TASK - Every line of the records below from the line with "set_output_delay 0 -clock clk [all_outputs]" up to and including the line with "summary.md, run 2" must be reproduced exactly, and no line outside that range.

Data items
<<<<

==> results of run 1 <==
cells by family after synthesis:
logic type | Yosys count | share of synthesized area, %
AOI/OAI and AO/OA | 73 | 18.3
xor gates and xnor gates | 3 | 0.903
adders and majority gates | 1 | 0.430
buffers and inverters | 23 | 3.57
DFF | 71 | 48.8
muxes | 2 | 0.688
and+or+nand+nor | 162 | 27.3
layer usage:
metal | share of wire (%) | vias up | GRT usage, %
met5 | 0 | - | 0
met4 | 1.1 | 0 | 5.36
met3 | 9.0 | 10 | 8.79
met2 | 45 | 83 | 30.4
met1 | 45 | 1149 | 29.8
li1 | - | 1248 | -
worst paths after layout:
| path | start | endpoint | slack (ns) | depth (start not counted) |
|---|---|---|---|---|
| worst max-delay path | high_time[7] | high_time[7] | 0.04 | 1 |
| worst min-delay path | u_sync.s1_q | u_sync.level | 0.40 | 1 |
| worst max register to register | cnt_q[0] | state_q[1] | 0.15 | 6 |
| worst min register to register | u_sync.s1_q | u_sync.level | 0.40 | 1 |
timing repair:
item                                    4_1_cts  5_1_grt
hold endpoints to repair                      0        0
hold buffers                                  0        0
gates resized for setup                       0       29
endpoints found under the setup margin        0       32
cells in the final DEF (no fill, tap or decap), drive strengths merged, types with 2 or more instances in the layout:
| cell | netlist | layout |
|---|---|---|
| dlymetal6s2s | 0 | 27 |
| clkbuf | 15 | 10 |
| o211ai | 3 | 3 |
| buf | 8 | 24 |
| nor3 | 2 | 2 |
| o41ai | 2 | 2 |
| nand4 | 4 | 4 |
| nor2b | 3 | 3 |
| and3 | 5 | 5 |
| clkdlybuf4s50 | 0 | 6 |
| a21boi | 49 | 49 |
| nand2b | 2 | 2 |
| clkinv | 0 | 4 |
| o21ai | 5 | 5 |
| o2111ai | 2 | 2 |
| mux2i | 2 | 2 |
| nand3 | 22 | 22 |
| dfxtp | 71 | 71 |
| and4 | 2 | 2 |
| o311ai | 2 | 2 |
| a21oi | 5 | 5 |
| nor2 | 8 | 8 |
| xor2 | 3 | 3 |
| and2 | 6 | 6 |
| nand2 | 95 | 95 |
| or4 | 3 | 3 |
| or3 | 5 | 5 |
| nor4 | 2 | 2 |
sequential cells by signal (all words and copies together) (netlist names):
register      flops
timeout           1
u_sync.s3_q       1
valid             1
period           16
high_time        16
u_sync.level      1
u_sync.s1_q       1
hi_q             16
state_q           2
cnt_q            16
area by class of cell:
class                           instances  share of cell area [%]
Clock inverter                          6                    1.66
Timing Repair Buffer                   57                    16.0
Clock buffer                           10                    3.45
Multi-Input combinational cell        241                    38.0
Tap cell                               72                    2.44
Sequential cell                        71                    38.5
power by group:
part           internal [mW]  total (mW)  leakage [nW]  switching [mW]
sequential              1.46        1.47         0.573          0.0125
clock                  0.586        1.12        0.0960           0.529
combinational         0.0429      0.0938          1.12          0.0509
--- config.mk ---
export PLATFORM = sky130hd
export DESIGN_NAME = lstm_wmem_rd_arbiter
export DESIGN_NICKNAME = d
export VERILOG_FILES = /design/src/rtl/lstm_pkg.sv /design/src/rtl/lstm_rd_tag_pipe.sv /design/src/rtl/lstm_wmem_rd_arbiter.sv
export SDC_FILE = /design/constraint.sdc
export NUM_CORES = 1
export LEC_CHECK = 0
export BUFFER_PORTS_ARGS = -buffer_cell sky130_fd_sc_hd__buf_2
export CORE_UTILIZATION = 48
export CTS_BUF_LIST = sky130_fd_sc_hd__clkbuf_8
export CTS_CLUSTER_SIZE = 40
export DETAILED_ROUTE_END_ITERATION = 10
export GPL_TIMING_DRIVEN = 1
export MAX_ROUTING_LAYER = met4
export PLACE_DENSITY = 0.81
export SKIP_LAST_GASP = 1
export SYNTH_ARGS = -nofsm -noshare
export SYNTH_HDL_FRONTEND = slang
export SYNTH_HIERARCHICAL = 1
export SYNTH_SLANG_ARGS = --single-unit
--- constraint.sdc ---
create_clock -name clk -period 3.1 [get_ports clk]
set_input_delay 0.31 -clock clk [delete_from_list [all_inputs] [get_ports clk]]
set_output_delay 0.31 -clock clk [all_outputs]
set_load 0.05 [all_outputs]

>>>>
<<<<

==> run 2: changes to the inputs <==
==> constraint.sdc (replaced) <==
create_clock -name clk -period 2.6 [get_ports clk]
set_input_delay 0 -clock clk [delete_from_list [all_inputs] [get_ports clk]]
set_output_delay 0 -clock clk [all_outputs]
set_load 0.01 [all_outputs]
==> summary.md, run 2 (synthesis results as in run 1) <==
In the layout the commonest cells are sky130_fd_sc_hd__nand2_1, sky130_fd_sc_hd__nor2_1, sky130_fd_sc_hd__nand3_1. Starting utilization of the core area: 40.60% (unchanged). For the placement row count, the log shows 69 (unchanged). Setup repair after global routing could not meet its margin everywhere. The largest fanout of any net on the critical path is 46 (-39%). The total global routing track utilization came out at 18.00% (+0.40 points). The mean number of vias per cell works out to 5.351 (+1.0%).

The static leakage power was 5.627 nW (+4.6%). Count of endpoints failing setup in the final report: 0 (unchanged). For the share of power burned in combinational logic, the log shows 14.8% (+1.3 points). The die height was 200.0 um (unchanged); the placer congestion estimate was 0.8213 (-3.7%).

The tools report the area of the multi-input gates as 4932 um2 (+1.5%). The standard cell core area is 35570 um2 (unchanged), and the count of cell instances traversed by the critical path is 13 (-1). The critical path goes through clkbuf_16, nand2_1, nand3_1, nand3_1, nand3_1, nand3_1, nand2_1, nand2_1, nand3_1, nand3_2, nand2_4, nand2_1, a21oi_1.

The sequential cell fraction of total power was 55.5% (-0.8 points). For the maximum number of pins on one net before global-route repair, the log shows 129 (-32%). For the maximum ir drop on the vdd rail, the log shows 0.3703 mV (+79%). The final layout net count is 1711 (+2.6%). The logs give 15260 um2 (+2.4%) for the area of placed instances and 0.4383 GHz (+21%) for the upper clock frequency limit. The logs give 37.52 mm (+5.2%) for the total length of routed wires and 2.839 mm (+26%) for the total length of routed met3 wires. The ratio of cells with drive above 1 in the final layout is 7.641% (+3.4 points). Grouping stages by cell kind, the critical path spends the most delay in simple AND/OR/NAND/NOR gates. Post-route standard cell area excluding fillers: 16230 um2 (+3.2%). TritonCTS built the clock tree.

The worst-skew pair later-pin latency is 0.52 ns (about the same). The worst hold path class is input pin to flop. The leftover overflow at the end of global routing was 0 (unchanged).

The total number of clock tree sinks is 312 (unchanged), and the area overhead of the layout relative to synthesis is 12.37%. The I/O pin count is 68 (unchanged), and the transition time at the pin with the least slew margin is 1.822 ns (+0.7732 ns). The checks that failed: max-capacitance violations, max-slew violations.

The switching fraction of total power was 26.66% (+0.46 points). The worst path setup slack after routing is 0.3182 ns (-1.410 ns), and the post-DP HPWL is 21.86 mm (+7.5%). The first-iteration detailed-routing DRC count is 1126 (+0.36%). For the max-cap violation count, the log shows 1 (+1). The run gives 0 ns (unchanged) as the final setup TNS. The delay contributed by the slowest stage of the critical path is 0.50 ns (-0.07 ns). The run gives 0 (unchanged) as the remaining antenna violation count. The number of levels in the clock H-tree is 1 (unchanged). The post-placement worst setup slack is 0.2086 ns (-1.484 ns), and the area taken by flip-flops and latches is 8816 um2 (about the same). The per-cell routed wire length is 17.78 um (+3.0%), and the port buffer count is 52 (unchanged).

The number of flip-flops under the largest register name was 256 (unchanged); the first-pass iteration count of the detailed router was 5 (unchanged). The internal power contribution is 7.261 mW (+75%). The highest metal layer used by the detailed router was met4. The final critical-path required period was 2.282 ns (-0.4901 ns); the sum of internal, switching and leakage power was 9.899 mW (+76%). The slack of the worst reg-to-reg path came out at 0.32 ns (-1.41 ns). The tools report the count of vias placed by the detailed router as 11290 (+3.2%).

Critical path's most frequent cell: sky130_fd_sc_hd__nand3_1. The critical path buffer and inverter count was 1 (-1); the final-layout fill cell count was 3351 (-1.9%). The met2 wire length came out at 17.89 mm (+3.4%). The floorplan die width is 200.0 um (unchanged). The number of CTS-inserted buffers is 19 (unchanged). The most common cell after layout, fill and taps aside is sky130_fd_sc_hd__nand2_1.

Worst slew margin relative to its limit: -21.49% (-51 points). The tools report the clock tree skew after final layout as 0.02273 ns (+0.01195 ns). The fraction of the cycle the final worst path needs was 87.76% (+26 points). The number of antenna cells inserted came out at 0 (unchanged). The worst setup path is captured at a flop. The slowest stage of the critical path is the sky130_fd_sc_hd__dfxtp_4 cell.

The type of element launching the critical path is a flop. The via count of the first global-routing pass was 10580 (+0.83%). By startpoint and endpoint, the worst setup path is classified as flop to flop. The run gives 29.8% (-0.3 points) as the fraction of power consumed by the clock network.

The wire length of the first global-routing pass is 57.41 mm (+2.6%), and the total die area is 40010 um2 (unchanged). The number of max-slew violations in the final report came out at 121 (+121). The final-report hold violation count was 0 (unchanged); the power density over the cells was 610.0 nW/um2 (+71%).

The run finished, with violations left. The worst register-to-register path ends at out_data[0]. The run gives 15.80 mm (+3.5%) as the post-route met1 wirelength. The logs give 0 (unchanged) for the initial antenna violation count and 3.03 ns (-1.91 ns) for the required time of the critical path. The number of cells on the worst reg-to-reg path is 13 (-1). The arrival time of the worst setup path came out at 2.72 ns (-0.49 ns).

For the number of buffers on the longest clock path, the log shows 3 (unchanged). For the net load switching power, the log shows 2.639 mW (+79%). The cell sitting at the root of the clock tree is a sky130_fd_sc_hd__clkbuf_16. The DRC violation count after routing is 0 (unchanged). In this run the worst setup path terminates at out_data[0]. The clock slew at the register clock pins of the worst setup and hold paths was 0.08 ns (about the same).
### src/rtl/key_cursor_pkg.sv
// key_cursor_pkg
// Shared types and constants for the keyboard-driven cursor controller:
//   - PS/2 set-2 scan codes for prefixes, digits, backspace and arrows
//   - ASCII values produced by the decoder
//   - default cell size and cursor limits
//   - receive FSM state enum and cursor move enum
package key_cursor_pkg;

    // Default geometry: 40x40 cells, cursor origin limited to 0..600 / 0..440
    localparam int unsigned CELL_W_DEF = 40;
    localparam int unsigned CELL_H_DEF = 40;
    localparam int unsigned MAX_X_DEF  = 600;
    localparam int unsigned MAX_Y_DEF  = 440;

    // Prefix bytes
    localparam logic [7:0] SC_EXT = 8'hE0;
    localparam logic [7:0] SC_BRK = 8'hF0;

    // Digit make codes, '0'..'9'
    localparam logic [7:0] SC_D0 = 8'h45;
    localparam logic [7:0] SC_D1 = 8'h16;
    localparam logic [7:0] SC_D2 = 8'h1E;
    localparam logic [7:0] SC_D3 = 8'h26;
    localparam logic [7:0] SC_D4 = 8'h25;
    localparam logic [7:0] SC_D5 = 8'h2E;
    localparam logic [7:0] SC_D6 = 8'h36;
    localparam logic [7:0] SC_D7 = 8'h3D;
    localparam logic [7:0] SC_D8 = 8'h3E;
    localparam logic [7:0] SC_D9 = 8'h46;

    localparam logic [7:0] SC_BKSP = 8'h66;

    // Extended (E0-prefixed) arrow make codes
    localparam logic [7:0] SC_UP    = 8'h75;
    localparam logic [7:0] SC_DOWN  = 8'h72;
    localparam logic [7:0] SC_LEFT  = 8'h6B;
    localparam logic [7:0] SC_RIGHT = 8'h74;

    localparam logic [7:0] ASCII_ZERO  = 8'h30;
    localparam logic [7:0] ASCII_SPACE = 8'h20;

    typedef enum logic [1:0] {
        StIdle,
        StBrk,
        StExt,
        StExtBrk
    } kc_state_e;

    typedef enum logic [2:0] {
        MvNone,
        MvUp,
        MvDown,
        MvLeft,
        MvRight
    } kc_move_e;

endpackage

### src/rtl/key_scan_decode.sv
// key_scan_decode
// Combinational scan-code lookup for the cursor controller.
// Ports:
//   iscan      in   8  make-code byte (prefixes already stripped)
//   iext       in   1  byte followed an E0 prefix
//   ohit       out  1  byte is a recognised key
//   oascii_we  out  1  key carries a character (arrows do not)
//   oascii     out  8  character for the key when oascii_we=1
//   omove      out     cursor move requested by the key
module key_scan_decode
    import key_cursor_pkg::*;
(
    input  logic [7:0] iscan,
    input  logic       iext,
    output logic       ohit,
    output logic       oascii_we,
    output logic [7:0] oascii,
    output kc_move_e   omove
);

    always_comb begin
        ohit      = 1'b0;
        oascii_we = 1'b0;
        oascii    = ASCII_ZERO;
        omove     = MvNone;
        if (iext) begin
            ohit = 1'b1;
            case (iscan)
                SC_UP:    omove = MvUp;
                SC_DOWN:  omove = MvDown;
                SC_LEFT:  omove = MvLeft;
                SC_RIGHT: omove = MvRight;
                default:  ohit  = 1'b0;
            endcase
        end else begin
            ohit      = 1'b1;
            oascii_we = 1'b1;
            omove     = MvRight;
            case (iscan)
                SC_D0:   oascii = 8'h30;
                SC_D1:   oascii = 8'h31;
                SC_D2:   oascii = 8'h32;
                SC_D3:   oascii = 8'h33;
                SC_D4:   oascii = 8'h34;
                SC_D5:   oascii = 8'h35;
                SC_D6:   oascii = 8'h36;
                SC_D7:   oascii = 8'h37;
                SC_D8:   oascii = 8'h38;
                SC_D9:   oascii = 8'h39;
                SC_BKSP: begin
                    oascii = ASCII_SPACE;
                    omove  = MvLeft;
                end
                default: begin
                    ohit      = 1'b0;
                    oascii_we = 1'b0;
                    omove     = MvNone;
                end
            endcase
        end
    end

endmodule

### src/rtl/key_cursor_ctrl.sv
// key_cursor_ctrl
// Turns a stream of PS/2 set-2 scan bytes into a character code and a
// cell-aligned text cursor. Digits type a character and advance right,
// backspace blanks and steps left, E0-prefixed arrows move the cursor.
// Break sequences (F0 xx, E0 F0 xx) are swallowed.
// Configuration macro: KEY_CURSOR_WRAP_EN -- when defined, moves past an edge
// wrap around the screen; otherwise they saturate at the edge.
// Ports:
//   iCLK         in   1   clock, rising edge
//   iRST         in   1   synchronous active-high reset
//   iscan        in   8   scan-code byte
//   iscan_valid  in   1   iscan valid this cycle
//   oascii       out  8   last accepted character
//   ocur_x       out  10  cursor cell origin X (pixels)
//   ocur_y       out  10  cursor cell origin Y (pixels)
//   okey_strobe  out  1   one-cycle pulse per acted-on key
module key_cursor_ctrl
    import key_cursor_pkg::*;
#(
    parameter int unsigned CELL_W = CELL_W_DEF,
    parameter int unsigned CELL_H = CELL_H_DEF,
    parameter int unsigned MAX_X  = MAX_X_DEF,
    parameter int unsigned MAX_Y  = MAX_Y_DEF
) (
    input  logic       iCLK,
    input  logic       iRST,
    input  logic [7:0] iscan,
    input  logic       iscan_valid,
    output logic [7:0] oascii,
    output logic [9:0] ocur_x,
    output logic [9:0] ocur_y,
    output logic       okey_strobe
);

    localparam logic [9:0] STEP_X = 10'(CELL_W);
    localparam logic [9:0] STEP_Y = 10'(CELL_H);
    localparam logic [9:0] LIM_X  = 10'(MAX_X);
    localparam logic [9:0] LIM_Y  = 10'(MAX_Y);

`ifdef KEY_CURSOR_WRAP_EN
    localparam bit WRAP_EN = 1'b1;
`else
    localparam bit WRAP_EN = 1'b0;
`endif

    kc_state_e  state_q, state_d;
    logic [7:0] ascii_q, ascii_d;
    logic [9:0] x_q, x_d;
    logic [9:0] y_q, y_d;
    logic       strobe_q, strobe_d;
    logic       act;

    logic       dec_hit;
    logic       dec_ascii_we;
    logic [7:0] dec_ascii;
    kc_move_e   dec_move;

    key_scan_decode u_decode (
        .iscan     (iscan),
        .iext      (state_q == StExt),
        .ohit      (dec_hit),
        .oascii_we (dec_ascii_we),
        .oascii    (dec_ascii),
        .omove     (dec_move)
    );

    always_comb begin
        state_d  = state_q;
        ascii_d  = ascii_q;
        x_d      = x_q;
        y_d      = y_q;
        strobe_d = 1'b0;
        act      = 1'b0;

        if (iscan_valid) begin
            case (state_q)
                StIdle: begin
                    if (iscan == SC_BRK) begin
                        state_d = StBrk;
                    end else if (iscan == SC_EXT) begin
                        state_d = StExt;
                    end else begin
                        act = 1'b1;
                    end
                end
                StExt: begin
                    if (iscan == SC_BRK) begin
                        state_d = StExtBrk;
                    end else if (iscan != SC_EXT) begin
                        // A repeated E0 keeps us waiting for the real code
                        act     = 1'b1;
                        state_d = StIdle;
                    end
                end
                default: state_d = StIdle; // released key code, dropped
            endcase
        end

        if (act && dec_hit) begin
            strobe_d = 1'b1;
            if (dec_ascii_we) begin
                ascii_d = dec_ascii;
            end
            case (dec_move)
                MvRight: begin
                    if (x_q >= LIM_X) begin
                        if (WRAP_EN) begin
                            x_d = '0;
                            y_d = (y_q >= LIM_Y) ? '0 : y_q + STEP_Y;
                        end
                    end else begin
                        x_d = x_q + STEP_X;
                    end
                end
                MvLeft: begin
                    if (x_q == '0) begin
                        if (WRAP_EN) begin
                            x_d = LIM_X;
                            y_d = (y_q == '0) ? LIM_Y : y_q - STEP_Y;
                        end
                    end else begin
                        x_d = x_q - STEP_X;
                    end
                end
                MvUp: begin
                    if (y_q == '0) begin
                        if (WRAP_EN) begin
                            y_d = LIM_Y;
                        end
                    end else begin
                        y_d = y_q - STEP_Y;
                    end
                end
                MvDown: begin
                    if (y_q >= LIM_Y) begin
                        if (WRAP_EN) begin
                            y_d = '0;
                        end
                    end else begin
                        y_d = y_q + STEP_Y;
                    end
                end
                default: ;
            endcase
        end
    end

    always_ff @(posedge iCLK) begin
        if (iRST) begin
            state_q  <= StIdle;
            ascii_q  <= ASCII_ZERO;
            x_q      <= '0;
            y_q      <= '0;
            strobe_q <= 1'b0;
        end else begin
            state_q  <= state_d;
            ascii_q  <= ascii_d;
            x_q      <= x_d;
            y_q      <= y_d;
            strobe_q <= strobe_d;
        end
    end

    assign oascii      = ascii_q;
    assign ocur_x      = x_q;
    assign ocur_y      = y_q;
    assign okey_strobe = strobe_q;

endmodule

>>>>
<<<<

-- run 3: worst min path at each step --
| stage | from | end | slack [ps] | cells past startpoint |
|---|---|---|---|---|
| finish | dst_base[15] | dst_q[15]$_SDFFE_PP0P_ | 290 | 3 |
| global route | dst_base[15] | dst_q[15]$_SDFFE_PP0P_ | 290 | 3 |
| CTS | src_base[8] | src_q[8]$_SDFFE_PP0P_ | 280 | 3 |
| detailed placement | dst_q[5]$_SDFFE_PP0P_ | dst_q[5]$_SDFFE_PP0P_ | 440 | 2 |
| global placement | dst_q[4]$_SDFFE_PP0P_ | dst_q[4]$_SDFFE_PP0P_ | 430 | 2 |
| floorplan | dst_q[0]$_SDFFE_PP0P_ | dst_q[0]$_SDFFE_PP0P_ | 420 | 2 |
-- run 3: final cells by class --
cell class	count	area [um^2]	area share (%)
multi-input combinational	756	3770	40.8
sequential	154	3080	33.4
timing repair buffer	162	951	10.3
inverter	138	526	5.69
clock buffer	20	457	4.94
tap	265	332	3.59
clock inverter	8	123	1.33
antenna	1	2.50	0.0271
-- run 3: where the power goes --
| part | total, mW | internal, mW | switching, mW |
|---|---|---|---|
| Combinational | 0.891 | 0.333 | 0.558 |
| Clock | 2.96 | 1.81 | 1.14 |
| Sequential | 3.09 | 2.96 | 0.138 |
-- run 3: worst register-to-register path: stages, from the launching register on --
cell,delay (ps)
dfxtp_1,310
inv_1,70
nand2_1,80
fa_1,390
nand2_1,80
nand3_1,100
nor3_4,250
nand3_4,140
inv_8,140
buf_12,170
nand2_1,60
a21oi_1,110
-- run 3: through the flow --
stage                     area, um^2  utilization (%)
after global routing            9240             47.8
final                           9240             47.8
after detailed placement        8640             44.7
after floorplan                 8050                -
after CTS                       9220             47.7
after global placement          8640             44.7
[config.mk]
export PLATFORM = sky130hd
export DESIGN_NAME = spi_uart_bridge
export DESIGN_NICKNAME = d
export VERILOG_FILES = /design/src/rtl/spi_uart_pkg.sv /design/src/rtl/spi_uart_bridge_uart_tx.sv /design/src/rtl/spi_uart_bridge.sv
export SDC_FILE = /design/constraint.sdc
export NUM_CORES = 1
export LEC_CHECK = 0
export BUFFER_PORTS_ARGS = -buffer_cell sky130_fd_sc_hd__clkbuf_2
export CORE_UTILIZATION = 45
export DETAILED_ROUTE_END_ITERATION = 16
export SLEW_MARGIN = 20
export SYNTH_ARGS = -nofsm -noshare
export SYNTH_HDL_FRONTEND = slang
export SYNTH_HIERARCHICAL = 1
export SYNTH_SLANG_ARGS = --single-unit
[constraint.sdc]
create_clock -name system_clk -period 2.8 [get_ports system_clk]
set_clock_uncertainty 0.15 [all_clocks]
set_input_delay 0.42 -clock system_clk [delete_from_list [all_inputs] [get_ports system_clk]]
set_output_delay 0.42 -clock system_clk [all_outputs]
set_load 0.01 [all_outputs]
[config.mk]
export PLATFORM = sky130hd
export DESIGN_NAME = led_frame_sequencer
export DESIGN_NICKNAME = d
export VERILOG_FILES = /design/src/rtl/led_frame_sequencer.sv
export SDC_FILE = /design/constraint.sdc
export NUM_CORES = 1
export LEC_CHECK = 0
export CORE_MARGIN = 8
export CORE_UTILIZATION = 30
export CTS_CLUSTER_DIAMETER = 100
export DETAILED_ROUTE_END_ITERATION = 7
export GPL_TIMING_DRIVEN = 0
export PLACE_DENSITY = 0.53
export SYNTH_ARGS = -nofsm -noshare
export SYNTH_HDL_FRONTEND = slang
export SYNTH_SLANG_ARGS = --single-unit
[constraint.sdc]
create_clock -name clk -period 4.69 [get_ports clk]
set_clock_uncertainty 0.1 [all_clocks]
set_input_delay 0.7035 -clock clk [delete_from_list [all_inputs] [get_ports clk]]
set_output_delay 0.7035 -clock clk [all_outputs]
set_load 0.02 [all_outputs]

>>>>

TASK ANSWER -
set_output_delay 0 -clock clk [all_outputs]
set_load 0.01 [all_outputs]
==> summary.md, run 2 (synthesis results as in run 1) <==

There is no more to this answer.